Microphysiological systems for realizing microenvironment that mimics human physiology—functional material and its standardization applied to microfluidics

Abstract

AbstractMicrophysiological systems (MPS), also known as Organ(s)-on-Chip (OoC), are in vitro cell culture platforms that reproduce the function of cells/tissues/organs in a microenvironment. To closely mimic in vivo physiological functions, MPS must allow the cells to attain three-dimensional arrangements and be supplied with adequate oxygen and growth factors (via microfluidic channels). Furthermore, as MPS are mostly used in cell-based drug development assays, they must ensure easy analysis and high usability.

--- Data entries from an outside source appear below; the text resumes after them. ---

[config.mk]
export PLATFORM = sky130hd
export DESIGN_NAME = safe_torque_off
export DESIGN_NICKNAME = d
export VERILOG_FILES = /design/src/pkg/sto_pkg.sv /design/src/design/sto_input_filter.sv /design/src/design/safe_torque_off.sv
export SDC_FILE = /design/constraint.sdc
export NUM_CORES = 1
export LEC_CHECK = 0
export BUFFER_PORTS_ARGS = -buffer_cell sky130_fd_sc_hd__buf_2
export CAP_MARGIN = 40
export CORE_ASPECT_RATIO = 0.5
export CORE_MARGIN = 2
export CORE_UTILIZATION = 60
export CTS_BUF_LIST = sky130_fd_sc_hd__clkbuf_4 sky130_fd_sc_hd__clkbuf_8
export CTS_CLUSTER_DIAMETER = 120
export DETAILED_ROUTE_END_ITERATION = 7
export PLACE_DENSITY_LB_ADDON = 0.15
export SLEW_MARGIN = 20
export SYNTH_ARGS = -nofsm -noshare
export SYNTH_HDL_FRONTEND = slang
export SYNTH_SLANG_ARGS = --single-unit
[constraint.sdc]
create_clock -name clk_i -period 2.7 [get_ports clk_i]
set_input_delay 0.27 -clock clk_i [delete_from_list [all_inputs] [get_ports clk_i]]
set_output_delay 0.27 -clock clk_i [all_outputs]
set_load 0.01 [all_outputs]
[config.mk]
export PLATFORM = sky130hd
export DESIGN_NAME = hms_haptic_mode_sequencer
export DESIGN_NICKNAME = d
export VERILOG_FILES = /design/src/hms_pkg.sv /design/src/hms_sync.sv /design/src/hms_haptic_mode_sequencer.sv
export SDC_FILE = /design/constraint.sdc
export NUM_CORES = 1
export LEC_CHECK = 0
export ABC_CLOCK_PERIOD_IN_PS = 4000
export BUFFER_PORTS_ARGS = -buffer_cell sky130_fd_sc_hd__buf_2
export CAP_MARGIN = 10
export CORE_ASPECT_RATIO = 1.2
export CORE_MARGIN = 4
export CORE_UTILIZATION = 45
export CTS_BUF_LIST = sky130_fd_sc_hd__clkbuf_8
export DETAILED_ROUTE_END_ITERATION = 6
export HOLD_SLACK_MARGIN = 0.1
export PLACE_DENSITY = 0.68
export SETUP_SLACK_MARGIN = 0.3
export SLEW_MARGIN = 20
export SYNTH_ARGS = -nofsm -noshare
export SYNTH_HDL_FRONTEND = slang
export SYNTH_SLANG_ARGS = --single-unit
[constraint.sdc]
create_clock -name core_clk_i -period 4 [get_ports core_clk_i]
set_clock_uncertainty 0.05 [all_clocks]
set_input_delay 0.2 -clock core_clk_i [delete_from_list [all_inputs] [get_ports core_clk_i]]
set_output_delay 0.2 -clock core_clk_i [all_outputs]
set_load 0.1 [all_outputs]
[src/hms_pkg.sv]
// Constants, register map and state type of the haptic mode sequencer.
//------------------------------------------------------------------------
// Notes on behaviour
// - Shutdown powers everything off; the register port answers every access with an error.
// - Supply good and enable low: start bias, then pending standby.
// - Host must read the ready flag, clearing it, before plain standby.
// - Pending standby acts as standby but refuses to start playback.
// - Reading interrupt status clears flags and moves pending to standby.
// - Standby keeps the output off; registers stay fully accessible.
// - A haptic request is play enable set or a queue write in standby.
// - On request enable pumps and analog, then ramp code to minimum.
// - Enter playback only once output ready shows the 10V floor.
// - When done ramp code to zero, disable output, then pumps.
// - Ramp-down done with enable low returns to standby.
// - Ramp-down done with enable high goes to shutdown.
// - Any fault abandons the state, ramps to 10V, disables converter; here only faults from pump-up through output-off act, others are ignored.
// - After a fault wait the settle delay, 2ms default, then pumps off.
// - Delay done, enable low, auto-rearm 0: pending standby.
// - Delay done, enable low, auto-rearm 1: straight to standby.
// - Delay done with enable high goes to shutdown.
// - Enable high in either standby state goes to shutdown.
// - Entering shutdown clears registers, wave memory and queue.
// - After enable falls, pending standby is reached within 1ms.
//------------------------------------------------------------------------
package hms_pkg;

    //--------------------------------------------------------------------
    // Register map.
    //--------------------------------------------------------------------
    localparam int         APB_ADDR_W      = 8;
    localparam logic [7:0] INTR_STAT_ADDR  = 8'h00;
    localparam logic [7:0] CTRL_ADDR       = 8'h04;
    localparam logic [7:0] FDLY_ADDR       = 8'h08;
    localparam logic [7:0] QUEUE_ADDR      = 8'h0c;
    localparam logic [7:0] MODE_ADDR       = 8'h10;

    // Field positions.
    localparam int SPR_FLAG_POS   = 0;
    localparam int FAULT_FLAG_POS = 1;
    localparam int PLAY_EN_POS    = 0;
    localparam int REARM_POS      = 1;

    // Values after reset.
    localparam logic [1:0]  FLAGS_RST       = 2'h0;
    localparam logic [15:0] FDLY_RST_US     = 16'h07d0;
    localparam logic [11:0] DAC_MIN_RST     = 12'h100;

    //--------------------------------------------------------------------
    // Timing.
    //--------------------------------------------------------------------
    localparam int CLK_PERIOD_NS    = 50;
    localparam int US_NS            = 1000;
    localparam int US_CYCLES        = (US_NS + CLK_PERIOD_NS - 1)
                                      / CLK_PERIOD_NS;
    localparam int RAMP_STEP_CYCLES = 4;

    // Operating modes.
    typedef enum logic [3:0] {
        ST_SHUTDOWN,
        ST_WAKE,
        ST_STBY_PEND,
        ST_STBY,
        ST_PUMP_UP,
        ST_RAMP_UP,
        ST_PLAY,
        ST_RAMP_DOWN,
        ST_OUT_OFF,
        ST_FAULT_RAMP,
        ST_FAULT_WAIT
    } hms_state_t;

endpackage

[src/hms_sync.sv]
// Two-flop level synchroniser for a group of asynchronous inputs.
`timescale 1ns/1ns
`default_nettype none
module hms_sync #(
    parameter int W = 1
) (
    input  wire logic         core_clk_i,
    input  wire logic         resetn_i,
    input  wire logic [W-1:0] async_i,
    output logic      [W-1:0] sync_o
);

    logic [W-1:0] stage1;

    //--------------------------------------------------------------------
    // Only the second flop reads the first, to contain metastability.
    //--------------------------------------------------------------------
    always_ff @(posedge core_clk_i or negedge resetn_i) begin
        if (!resetn_i) begin
            stage1 <= '0;
            sync_o <= '0;
        end else begin
            stage1 <= async_i;
            sync_o <= stage1;
        end
    end

endmodule // hms_sync
`default_nettype wire

[src/hms_haptic_mode_sequencer.sv]
// Operating-mode sequencer of a piezo haptic driver with an APB slave.
//
// The implementer's own choices: the placing of the registers and the APB slave port.
`timescale 1ns/1ns
`default_nettype none
module hms_haptic_mode_sequencer #(
    parameter logic [15:0] FAULT_SETTLE_DELAY_US_DEFAULT = hms_pkg::FDLY_RST_US,
    parameter logic [11:0] DAC_MIN_CODE         = hms_pkg::DAC_MIN_RST
) (
    input  wire logic        core_clk_i,
    input  wire logic        resetn_i,
    // APB slave.
    input  wire logic        psel_i,
    input  wire logic        penable_i,
    input  wire logic        pwrite_i,
    input  wire logic [7:0]  paddr_i,
    input  wire logic [31:0] pwdata_i,
    input  wire logic [3:0]  pstrb_i,
    output logic      [31:0] prdata_o,
    output logic             pready_o,
    output logic             pslverr_o,
    // Pins and analog indications, all asynchronous.
    input  wire logic        enable_low_input_i,
    input  wire logic        supply_ok_i,
    input  wire logic        bias_ready_i,
    input  wire logic        pump_ready_i,
    input  wire logic        output_ready_i,
    input  wire logic        fault_i,
    // Playback engine, same clock.
    input  wire logic        haptic_done_i,
    // Power and converter controls.
    output logic             osc_bias_en_o,
    output logic             charge_pump_en_o,
    output logic             analog_en_o,
    output logic             converter_en_o,
    output logic      [11:0] dac_code_o,
    output logic             playback_o,
    output logic             clear_mem_o,
    output logic             stream_wr_o,
    output logic      [11:0] stream_data_o
);

    hms_pkg::hms_state_t state;
    hms_pkg::hms_state_t next_state;

    logic        en_low_s;
    logic        supply_s;
    logic        bias_s;
    logic        pump_s;
    logic        out_rdy_s;
    logic        fault_s;
    logic [1:0]  flags;
    logic [1:0]  taken;
    logic        play_en;
    logic        rearm;
    logic [15:0] fdly;
    logic        stream_req;
    logic [31:0] rd_cap;
    logic [2:0]  step_cnt;
    logic [4:0]  us_cnt;
    logic [15:0] dly_cnt;
    logic [11:0] dac_code;

    //--------------------------------------------------------------------
    // Synchronisers.
    //--------------------------------------------------------------------
    // All six asynchronous inputs share one two-flop stage.
    hms_sync #(
        .W (6)
    ) u_sync (
        .core_clk_i (core_clk_i),
        .resetn_i   (resetn_i),
        .async_i    ({enable_low_input_i, supply_ok_i, bias_ready_i,
                      pump_ready_i, output_ready_i, fault_i}),
        .sync_o     ({en_low_s, supply_s, bias_s,
                      pump_s, out_rdy_s, fault_s})
    );

    //--------------------------------------------------------------------
    // APB decode.
    //--------------------------------------------------------------------
    // In shutdown no access has any effect and every one errors out.
    wire live    = (state != hms_pkg::ST_SHUTDOWN);
    wire setup   = psel_i & ~penable_i;
    wire access  = psel_i & penable_i;
    wire a_intr  = (paddr_i == hms_pkg::INTR_STAT_ADDR);
    wire a_ctrl  = (paddr_i == hms_pkg::CTRL_ADDR);
    wire a_fdly  = (paddr_i == hms_pkg::FDLY_ADDR);
    wire a_queue = (paddr_i == hms_pkg::QUEUE_ADDR);
    wire a_mode  = (paddr_i == hms_pkg::MODE_ADDR);
    wire mapped  = a_intr | a_ctrl | a_fdly | a_queue | a_mode;
    wire wr_ok   = access & pwrite_i & mapped & live;
    wire rd_ok   = access & ~pwrite_i & mapped & live;
    wire wr_ctrl = wr_ok & a_ctrl & pstrb_i[0];
    wire wr_fdlo = wr_ok & a_fdly & pstrb_i[0];
    wire wr_fdhi = wr_ok & a_fdly & pstrb_i[1];
    wire wr_q    = wr_ok & a_queue & (pstrb_i[0] | pstrb_i[1]);
    wire intr_rd = rd_ok & a_intr;

    assign pready_o  = 1'b1;
    assign pslverr_o = access & (~mapped | ~live);

    // Read data is built from flops and captured in the setup cycle.
    wire [31:0] rd_mux =
        a_intr ? {30'h0, flags} :
        a_ctrl ? {30'h0, rearm, play_en} :
        a_fdly ? {16'h0, fdly} :
        a_mode ? {28'h0, state} : 32'h0;

    assign prdata_o = rd_cap;

    //--------------------------------------------------------------------
    // Events and requests.
    //--------------------------------------------------------------------
    wire active    = (state == hms_pkg::ST_PUMP_UP)
                   | (state == hms_pkg::ST_RAMP_UP)
                   | (state == hms_pkg::ST_PLAY)
                   | (state == hms_pkg::ST_RAMP_DOWN)
                   | (state == hms_pkg::ST_OUT_OFF);
    wire fault_hit = fault_s & active;
    wire spr_set   = (state == hms_pkg::ST_WAKE) & bias_s;
    wire done_evt  = (state == hms_pkg::ST_PLAY) & haptic_done_i;
    wire go_off    = en_low_s | ~supply_s;
    wire request   = play_en | stream_req;
    wire ramping   = (state == hms_pkg::ST_RAMP_UP)
                   | (state == hms_pkg::ST_RAMP_DOWN)
                   | (state == hms_pkg::ST_FAULT_RAMP);
    wire tick      = (step_cnt == 3'(hms_pkg::RAMP_STEP_CYCLES - 1));
    wire in_fault  = (state == hms_pkg::ST_FAULT_RAMP)
                   | (state == hms_pkg::ST_FAULT_WAIT);
    wire us_tick   = (us_cnt == 5'(hms_pkg::US_CYCLES - 1));
    wire dly_done  = (dly_cnt >= fdly);

    // A read clears only the bits it returned, so a flag set meanwhile,
    // or in the same cycle, survives.
    wire [1:0] set_bits  = {fault_hit, spr_set};
    wire [1:0] clr_bits  = intr_rd ? taken : 2'h0;
    wire [1:0] next_flag = (flags & ~clr_bits) | set_bits;

    //--------------------------------------------------------------------
    // Next-state logic.
    //--------------------------------------------------------------------
    always_comb begin
        next_state = state;
        case (state)
            hms_pkg::ST_SHUTDOWN: begin
                if (supply_s && !en_low_s) begin
                    next_state = hms_pkg::ST_WAKE;
                end
            end
            hms_pkg::ST_WAKE: begin
                if (go_off) begin
                    next_state = hms_pkg::ST_SHUTDOWN;
                end else if (bias_s) begin
                    next_state = hms_pkg::ST_STBY_PEND;
                end
            end
            hms_pkg::ST_STBY_PEND: begin
                // Requests are refused here until the status is read.
                if (go_off) begin
                    next_state = hms_pkg::ST_SHUTDOWN;
                end else if (intr_rd) begin
                    next_state = hms_pkg::ST_STBY;
                end
            end
            hms_pkg::ST_STBY: begin
                if (go_off) begin
                    next_state = hms_pkg::ST_SHUTDOWN;
                end else if (request) begin
                    next_state = hms_pkg::ST_PUMP_UP;
                end
            end
            hms_pkg::ST_PUMP_UP: begin
                if (fault_hit) begin
                    next_state = hms_pkg::ST_FAULT_RAMP;
                end else if (pump_s) begin
                    next_state = hms_pkg::ST_RAMP_UP;
                end
            end
            hms_pkg::ST_RAMP_UP: begin
                if (fault_hit) begin
                    next_state = hms_pkg::ST_FAULT_RAMP;
                end else if (dac_code == DAC_MIN_CODE && out_rdy_s) begin
                    next_state = hms_pkg::ST_PLAY;
                end
            end
            hms_pkg::ST_PLAY: begin
                if (fault_hit) begin
                    next_state = hms_pkg::ST_FAULT_RAMP;
                end else if (haptic_done_i) begin
                    next_state = hms_pkg::ST_RAMP_DOWN;
                end
            end
            hms_pkg::ST_RAMP_DOWN: begin
                if (fault_hit) begin
                    next_state = hms_pkg::ST_FAULT_RAMP;
                end else if (dac_code == 12'h000) begin
                    next_state = hms_pkg::ST_OUT_OFF;
                end
            end
            hms_pkg::ST_OUT_OFF: begin
                if (fault_hit) begin
                    next_state = hms_pkg::ST_FAULT_RAMP;
                end else if (go_off) begin
                    next_state = hms_pkg::ST_SHUTDOWN;
                end else begin
                    next_state = hms_pkg::ST_STBY;
                end
            end
            hms_pkg::ST_FAULT_RAMP: begin
                if (dac_code <= DAC_MIN_CODE) begin
                    next_state = hms_pkg::ST_FAULT_WAIT;
                end
            end
            hms_pkg::ST_FAULT_WAIT: begin
                if (!dly_done) begin
                    next_state = hms_pkg::ST_FAULT_WAIT;
                end else if (go_off) begin
                    next_state = hms_pkg::ST_SHUTDOWN;
                end else if (rearm) begin
                    next_state = hms_pkg::ST_STBY;
                end else begin
                    next_state = hms_pkg::ST_STBY_PEND;
                end
            end
            default: begin
                next_state = hms_pkg::ST_SHUTDOWN;
            end
        endcase
    end

    //--------------------------------------------------------------------
    // Power controls decoded from the mode.
    //--------------------------------------------------------------------
    // The converter drops before the pumps on both ramp-down paths.
    assign osc_bias_en_o    = live;
    assign charge_pump_en_o = active | in_fault;
    assign analog_en_o      = active | in_fault;
    assign converter_en_o   = ramping | (state == hms_pkg::ST_PLAY);
    assign playback_o       = (state == hms_pkg::ST_PLAY);
    assign dac_code_o       = dac_code;

    //--------------------------------------------------------------------
    // Mode register and shutdown clear pulse.
    //--------------------------------------------------------------------
    always_ff @(posedge core_clk_i or negedge resetn_i) begin
        if (!resetn_i) begin
            state       <= hms_pkg::ST_SHUTDOWN;
            clear_mem_o <= 1'b0;
        end else begin
            state       <= next_state;
            clear_mem_o <= live && (next_state == hms_pkg::ST_SHUTDOWN);
        end
    end

    //--------------------------------------------------------------------
    // Software registers; all are wiped while in shutdown.
    //--------------------------------------------------------------------
    always_ff @(posedge core_clk_i or negedge resetn_i) begin
        if (!resetn_i) begin
            flags <= hms_pkg::FLAGS_RST;
            taken <= hms_pkg::FLAGS_RST;
            rd_cap <= 32'h0;
        end else if (!live) begin
            flags <= hms_pkg::FLAGS_RST;
            taken <= hms_pkg::FLAGS_RST;
            rd_cap <= 32'h0;
        end else begin
            flags <= next_flag;
            if (setup) begin
                taken  <= a_intr ? flags : 2'h0;
                rd_cap <= rd_mux;
            end
        end
    end

    // Play enable drops on its own when the event completes.
    always_ff @(posedge core_clk_i or negedge resetn_i) begin
        if (!resetn_i) begin
            play_en <= 1'b0;
            rearm   <= 1'b0;
            fdly    <= FAULT_SETTLE_DELAY_US_DEFAULT;
        end else if (!live) begin
            play_en <= 1'b0;
            rearm   <= 1'b0;
            fdly    <= FAULT_SETTLE_DELAY_US_DEFAULT;
        end else begin
            if (wr_ctrl) begin
                play_en <= pwdata_i[hms_pkg::PLAY_EN_POS];
                rearm   <= pwdata_i[hms_pkg::REARM_POS];
            end else if (done_evt) begin
                play_en <= 1'b0;
            end
            if (wr_fdlo) begin
                fdly[7:0] <= pwdata_i[7:0];
            end
            if (wr_fdhi) begin
                fdly[15:8] <= pwdata_i[15:8];
            end
        end
    end

    // Queue writes reach the queue in every mode but shutdown; only in standby do they start
    // an event, so a write during pending standby is not remembered.
    always_ff @(posedge core_clk_i or negedge resetn_i) begin
        if (!resetn_i) begin
            stream_req    <= 1'b0;
            stream_wr_o   <= 1'b0;
            stream_data_o <= 12'h000;
        end else begin
            stream_wr_o <= wr_q;
            if (wr_q) begin
                stream_data_o <= pwdata_i[11:0];
            end
            if (!live || state != hms_pkg::ST_STBY) begin
                stream_req <= 1'b0;
            end else if (wr_q) begin
                stream_req <= 1'b1;
            end
        end
    end

    //--------------------------------------------------------------------
    // Converter code ramp, one step per RAMP_STEP_CYCLES.
    //--------------------------------------------------------------------
    always_ff @(posedge core_clk_i or negedge resetn_i) begin
        if (!resetn_i) begin
            step_cnt <= 3'h0;
            dac_code <= 12'h000;
        end else begin
            step_cnt <= (ramping && !tick) ? step_cnt + 3'h1 : 3'h0;
            if (next_state < hms_pkg::ST_PUMP_UP) begin // No stale code.
                dac_code <= 12'h000;
            end else if (tick) begin
                if (state == hms_pkg::ST_RAMP_UP &&
                    dac_code < DAC_MIN_CODE) begin
                    dac_code <= dac_code + 12'h001;
                end else if (state == hms_pkg::ST_RAMP_DOWN &&
                             dac_code != 12'h000) begin
                    dac_code <= dac_code - 12'h001;
                end else if (state == hms_pkg::ST_FAULT_RAMP &&
                             dac_code > DAC_MIN_CODE) begin
                    dac_code <= dac_code - 12'h001;
                end
            end
        end
    end

    //--------------------------------------------------------------------
    // Fault settle delay, counted in microseconds from the fault.
    //--------------------------------------------------------------------
    // Counting from the fault, not from the ramp end, bounds the time the
    // pumps stay up; a ramp longer than the delay cuts ST_FAULT_WAIT to one cycle.
    always_ff @(posedge core_clk_i or negedge resetn_i) begin
        if (!resetn_i) begin
            us_cnt  <= 5'h00;
            dly_cnt <= 16'h0000;
        end else if (!in_fault) begin
            us_cnt  <= 5'h00;
            dly_cnt <= 16'h0000;
        end else if (us_tick) begin
            us_cnt <= 5'h00;
            if (!dly_done) begin
                dly_cnt <= dly_cnt + 16'h0001;
            end
        end else begin
            us_cnt <= us_cnt + 5'h01;
        end
    end

endmodule // hms_haptic_mode_sequencer
`default_nettype wire

==> results.tsv, run 1 <==
metric	value	unit
cts.sinks	105	
fillCellCount	1125	
fin_crit	3.511	ns
endpoint_kind	flip-flop	
p_sw	0.0007977	W
drc	0	
required	4.22	ns
synthCells	585	
cp-start-kind	flip-flop	
synth_area	5752	µm²
fin_area	6735	µm²
grt_max_degree	77	
path_class	reg -> reg	
async_flop_share	100.0	%
final-hold-violation-count	0	
ys_seq_area_share	45.81	%
report.final.slew_viol_count	0	
diodes	0	
grt_pass1_wl	22450	µm
io_buffers	85	
drv_cap	0	
yosys_most_used_dff	dfrtp_1	
antenna_found_initial	0	
cts-buffers-inserted	9	
num_rows	45	
wl_per_cell	15.64	µm
vias	4670	
grt_overflow	0	
final_cell_mix	dfrtp_1 (99), buf_2 (84), nor2_1 (50)	
hold_class	in -> reg	
ys_ff_latch	105	
yosysUniqueCellTypes	65	
p_sw_share	34.92	%
p_leak	3.359	nW
die_y	131.8	µm
p_per_area	339.2	nW/µm²
slew-limit-headroom	36.01	%
yosys.area.top_type_share	43.07	%
power_frac_clock	30.1	%
io_pins	121	
grt_pass1_vias	4693	
drt-vias-per-instance	5.456	
clkLatencyLatePin	0.37	ns
synth_largest_area_cell	dfrtp_1	
clkTransAtPathRegs	0.11	ns
start_util	45.61	%
synthToLayoutAreaGrowth	17.10	%
die_w	111.2	µm
drive_above_1_share	20.52	%
ant_nets	0	
rsz0062_at_grt	no	
seqPwrFrac	48.6	%
power_frac_comb	21.3	%
core	12610	µm²
synth_edf_count	0	
cts.root.buffer_cell	clkbuf_8	
status	finished, final reports clean	
cp_max_fo	12	
internal_power	0.001487	W
tritoncts	built	
final_common_cell	dfrtp_1	
setup_viol	0	
fin_util	53.40	%
track_usage	18.23	%
final.setup.tns	0	ns
placed_cells	816	
wirelength	13390	µm
clock_path_buffers	2	
die_area	14660	µm²
fin_nets	773	
worst_slew_pin_slew	0.9598	ns
yosysWarnings	0	
firstDrtPassIters	5	
avgSynthCellArea	9.832	µm²
timing.final.crit_share	87.78	%
crit_arrival	3.73	ns
stdcell_count	856	
post-dp-hpwl	9923	µm
ctsHtreeMaxLevel	3	
place.gp.congestion	0.8741	
drtIter0Drc	302	
dpl_cell_area	6274	µm²
peakVddDrop	0.0002529	V
postCtsSetupBuffers	0	
synth_area_leaders	dfrtp_1 (43%), ha_1 (6.3%), nor2_1 (3.3%)	
max_freq	0.2848	GHz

To make MPS which conform to these various requirements, it is crucial to select appropriate materials; oftentimes, MPS-appropriate materials have been developed. Here, we review the functions and properties of materials used to make MPSs and summarize the specifications, considerations, and selection methods employed in choosing appropriate materials and technologies to fabricate MPS that meet standard requirements. Where possible, we give specific examples to explain several important functions. The functions of the chosen material for MPS depend on the context of use (COU) in the drug development process. Because of the diverse COUs, the material selection strategies and the processes used to fabricate required material functionalities are complex. We also discuss the importance of standardizing MPS material and recent international efforts made in this direction.